Docteur en philosophie de l’Université d’Oran et directeur de recherche au CRASC d’Oran (Centre de recherches en Anthropologie sociale et culturelle), le Pr Abdelouahab Belgherras a récemment publié un nouvel ouvrage intitulé L’Émir Abdelkader El-Djazaïri – Réflexions sur le temps et l’expérience (éditions ENAG, avec le soutien du ministère de la Culture et des Arts). Pensé à la croisée de la philosophie, de l’histoire et du soufisme, ce livre s’attache à l’Émir comme figure de l’unité : unité du concept et de l’expérience, du politique et du mystique, du texte et de la réalité. Dans cet entretien, l’auteur revient sur les fondements intellectuels et spirituels de sa réflexion, restituant la puissance herméneutique d’une pensée qui, tout en enracinant l’action dans l’épreuve intérieure et dans son temps, interroge les fondements de la modernité et les paradigmes dominants de la rationalité.
[Entretien réalisé par : Sara Kharfi]
- Comment est né ce livre et votre intérêt pour l’Émir Abdelkader ?
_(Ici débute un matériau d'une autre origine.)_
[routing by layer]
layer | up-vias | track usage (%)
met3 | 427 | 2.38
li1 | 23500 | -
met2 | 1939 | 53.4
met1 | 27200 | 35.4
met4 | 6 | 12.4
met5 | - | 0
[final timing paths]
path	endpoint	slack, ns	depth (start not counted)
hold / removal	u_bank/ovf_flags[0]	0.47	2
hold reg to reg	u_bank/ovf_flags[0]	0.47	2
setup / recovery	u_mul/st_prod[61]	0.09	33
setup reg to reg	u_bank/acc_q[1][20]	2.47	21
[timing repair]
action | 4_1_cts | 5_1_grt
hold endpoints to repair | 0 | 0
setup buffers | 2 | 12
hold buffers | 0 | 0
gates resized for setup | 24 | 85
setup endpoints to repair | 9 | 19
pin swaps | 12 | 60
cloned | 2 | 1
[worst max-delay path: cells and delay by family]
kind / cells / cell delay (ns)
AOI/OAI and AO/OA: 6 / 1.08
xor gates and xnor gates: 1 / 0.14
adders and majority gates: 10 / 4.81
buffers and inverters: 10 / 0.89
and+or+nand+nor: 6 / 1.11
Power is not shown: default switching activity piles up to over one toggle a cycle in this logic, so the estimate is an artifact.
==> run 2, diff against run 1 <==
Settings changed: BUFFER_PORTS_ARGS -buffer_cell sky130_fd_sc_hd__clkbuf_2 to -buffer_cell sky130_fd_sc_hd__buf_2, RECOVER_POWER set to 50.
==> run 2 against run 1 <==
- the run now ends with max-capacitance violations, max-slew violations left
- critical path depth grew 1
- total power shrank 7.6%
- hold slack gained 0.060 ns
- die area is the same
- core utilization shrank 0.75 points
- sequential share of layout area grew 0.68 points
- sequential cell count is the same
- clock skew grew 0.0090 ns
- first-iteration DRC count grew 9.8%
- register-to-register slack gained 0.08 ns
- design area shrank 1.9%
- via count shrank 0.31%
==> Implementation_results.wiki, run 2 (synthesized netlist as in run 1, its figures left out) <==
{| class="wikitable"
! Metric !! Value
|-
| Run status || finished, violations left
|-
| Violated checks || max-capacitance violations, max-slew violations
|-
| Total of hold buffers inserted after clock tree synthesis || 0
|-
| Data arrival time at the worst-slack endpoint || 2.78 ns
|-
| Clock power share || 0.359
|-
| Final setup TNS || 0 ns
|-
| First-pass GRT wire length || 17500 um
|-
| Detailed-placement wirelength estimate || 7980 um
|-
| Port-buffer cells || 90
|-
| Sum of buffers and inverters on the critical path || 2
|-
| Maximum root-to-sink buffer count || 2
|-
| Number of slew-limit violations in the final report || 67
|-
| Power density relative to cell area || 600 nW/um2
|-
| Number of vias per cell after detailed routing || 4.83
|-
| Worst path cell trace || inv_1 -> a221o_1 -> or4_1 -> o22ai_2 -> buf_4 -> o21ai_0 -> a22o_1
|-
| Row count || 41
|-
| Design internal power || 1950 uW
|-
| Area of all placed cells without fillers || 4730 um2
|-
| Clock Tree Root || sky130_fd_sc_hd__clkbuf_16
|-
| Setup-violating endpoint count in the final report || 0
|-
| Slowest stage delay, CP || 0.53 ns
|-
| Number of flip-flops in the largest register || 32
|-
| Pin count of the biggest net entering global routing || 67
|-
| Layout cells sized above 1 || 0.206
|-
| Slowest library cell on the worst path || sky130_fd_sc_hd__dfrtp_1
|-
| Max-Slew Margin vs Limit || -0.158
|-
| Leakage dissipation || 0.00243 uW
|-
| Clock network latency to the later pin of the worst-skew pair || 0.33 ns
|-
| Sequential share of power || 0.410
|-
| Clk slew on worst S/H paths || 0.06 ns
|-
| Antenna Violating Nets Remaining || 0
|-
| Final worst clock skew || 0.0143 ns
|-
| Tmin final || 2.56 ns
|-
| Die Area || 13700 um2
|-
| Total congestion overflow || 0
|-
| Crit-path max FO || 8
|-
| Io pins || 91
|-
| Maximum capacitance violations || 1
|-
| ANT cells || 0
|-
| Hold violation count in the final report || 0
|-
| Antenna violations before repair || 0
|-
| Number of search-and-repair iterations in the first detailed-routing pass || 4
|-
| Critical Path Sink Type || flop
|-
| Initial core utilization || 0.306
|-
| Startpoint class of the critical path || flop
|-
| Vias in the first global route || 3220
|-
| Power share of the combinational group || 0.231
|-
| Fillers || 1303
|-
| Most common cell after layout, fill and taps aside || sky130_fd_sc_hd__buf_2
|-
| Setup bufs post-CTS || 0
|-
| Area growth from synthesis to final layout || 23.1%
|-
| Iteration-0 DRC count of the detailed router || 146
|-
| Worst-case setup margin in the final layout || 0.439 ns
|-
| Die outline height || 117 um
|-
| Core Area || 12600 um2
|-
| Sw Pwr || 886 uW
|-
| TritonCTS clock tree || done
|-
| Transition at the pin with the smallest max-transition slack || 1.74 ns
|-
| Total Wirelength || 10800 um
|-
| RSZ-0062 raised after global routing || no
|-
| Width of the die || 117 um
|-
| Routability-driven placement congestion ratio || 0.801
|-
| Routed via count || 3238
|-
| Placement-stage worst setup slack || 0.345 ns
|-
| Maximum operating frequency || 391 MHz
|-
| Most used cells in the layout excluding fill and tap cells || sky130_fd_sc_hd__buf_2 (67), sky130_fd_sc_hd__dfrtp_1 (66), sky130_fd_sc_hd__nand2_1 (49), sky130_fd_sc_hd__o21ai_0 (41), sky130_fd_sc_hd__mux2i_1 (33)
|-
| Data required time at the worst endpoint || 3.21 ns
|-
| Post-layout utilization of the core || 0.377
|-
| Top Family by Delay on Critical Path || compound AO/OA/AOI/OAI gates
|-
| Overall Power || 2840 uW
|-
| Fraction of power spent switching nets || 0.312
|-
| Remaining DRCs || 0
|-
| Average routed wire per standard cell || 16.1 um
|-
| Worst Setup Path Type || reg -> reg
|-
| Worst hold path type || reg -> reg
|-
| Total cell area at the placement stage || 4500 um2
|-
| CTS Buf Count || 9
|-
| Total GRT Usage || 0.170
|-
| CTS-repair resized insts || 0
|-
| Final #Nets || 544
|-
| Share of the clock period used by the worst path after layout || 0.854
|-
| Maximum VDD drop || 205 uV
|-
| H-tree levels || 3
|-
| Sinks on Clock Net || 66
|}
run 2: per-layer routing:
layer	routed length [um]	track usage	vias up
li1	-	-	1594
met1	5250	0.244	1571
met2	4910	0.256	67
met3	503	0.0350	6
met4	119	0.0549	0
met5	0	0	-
$ cat config.mk
export PLATFORM = sky130hd
export DESIGN_NAME = irq_sense_unit
export DESIGN_NICKNAME = d
export VERILOG_FILES = /design/src/rtl/irq_sense_pkg.sv /design/src/rtl/irq_sense_sync.sv /design/src/rtl/irq_sense_line.sv /design/src/rtl/irq_sense_regs.sv /design/src/rtl/irq_sense_unit.sv
export SDC_FILE = /design/constraint.sdc
export NUM_CORES = 1
export LEC_CHECK = 0
export ABC_AREA = 0
export ABC_CLOCK_PERIOD_IN_PS = 4500
export BUFFER_PORTS_ARGS = -buffer_cell sky130_fd_sc_hd__buf_4
export CORE_AREA = 2 2 74 76
export DETAILED_ROUTE_END_ITERATION = 7
export DIE_AREA = 0 0 76 78
export PLACE_DENSITY = 0.81
export SLEW_MARGIN = 20
export SYNTH_ARGS = -nofsm -noshare
export SYNTH_HDL_FRONTEND = slang
export SYNTH_SLANG_ARGS = --single-unit
export TNS_END_PERCENT = 5
$ cat constraint.sdc
create_clock -name clk_i -period 4.5 [get_ports clk_i]
set_clock_uncertainty 0.05 [all_clocks]
set_input_delay 0.9 -clock clk_i [delete_from_list [all_inputs] [get_ports clk_i]]
set_output_delay 0.9 -clock clk_i [all_outputs]
set_load 0.02 [all_outputs]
Abdelouahab Belgherras :Ma rencontre intellectuelle avec l’Émir Abdelkader remonte à mes premières études philosophiques de premier cycle, lorsque j’ai commencé à assimiler les concepts des philosophies historiques. Cet intérêt s’est par la suite consolidé au cours de mes études post-universitaires. J’ai constaté que les philosophies occidentales, tant anciennes que contemporaines, avaient négligé la dimension ontologique individuelle. Parallèlement, la philosophie phénoménologique m’a permis de découvrir l’importance du facteur subjectif ainsi que des dimensions spirituelles et mystiques au sein de notre culture. C’est dans cette perspective que s’inscrit la figure de l’Émir Abdelkader, en tant que penseur et intellectuel, rassemblant l’ensemble de mes préoccupations intellectuelles et de recherche. Cette orientation s’est concrétisée par l’élaboration d’une thèse de doctorat portant sur l’expérience mystique de l’Émir dans son interprétation des événements historiques, intitulée « L’événement historique dans l’instant mystique à travers l’expérience de l’Émir Abdelkader ». Ainsi, au-delà de son statut de penseur et de savant religieux en phase avec son époque, l’Émir Abdelkader peut être légitimement considéré comme l’un des philosophes de l’histoire.
- Vous évoquez l’Émir comme un penseur qui unit concept et vécu. En quoi cette articulation entre idée et expérience est-elle centrale dans sa compréhension du réel ?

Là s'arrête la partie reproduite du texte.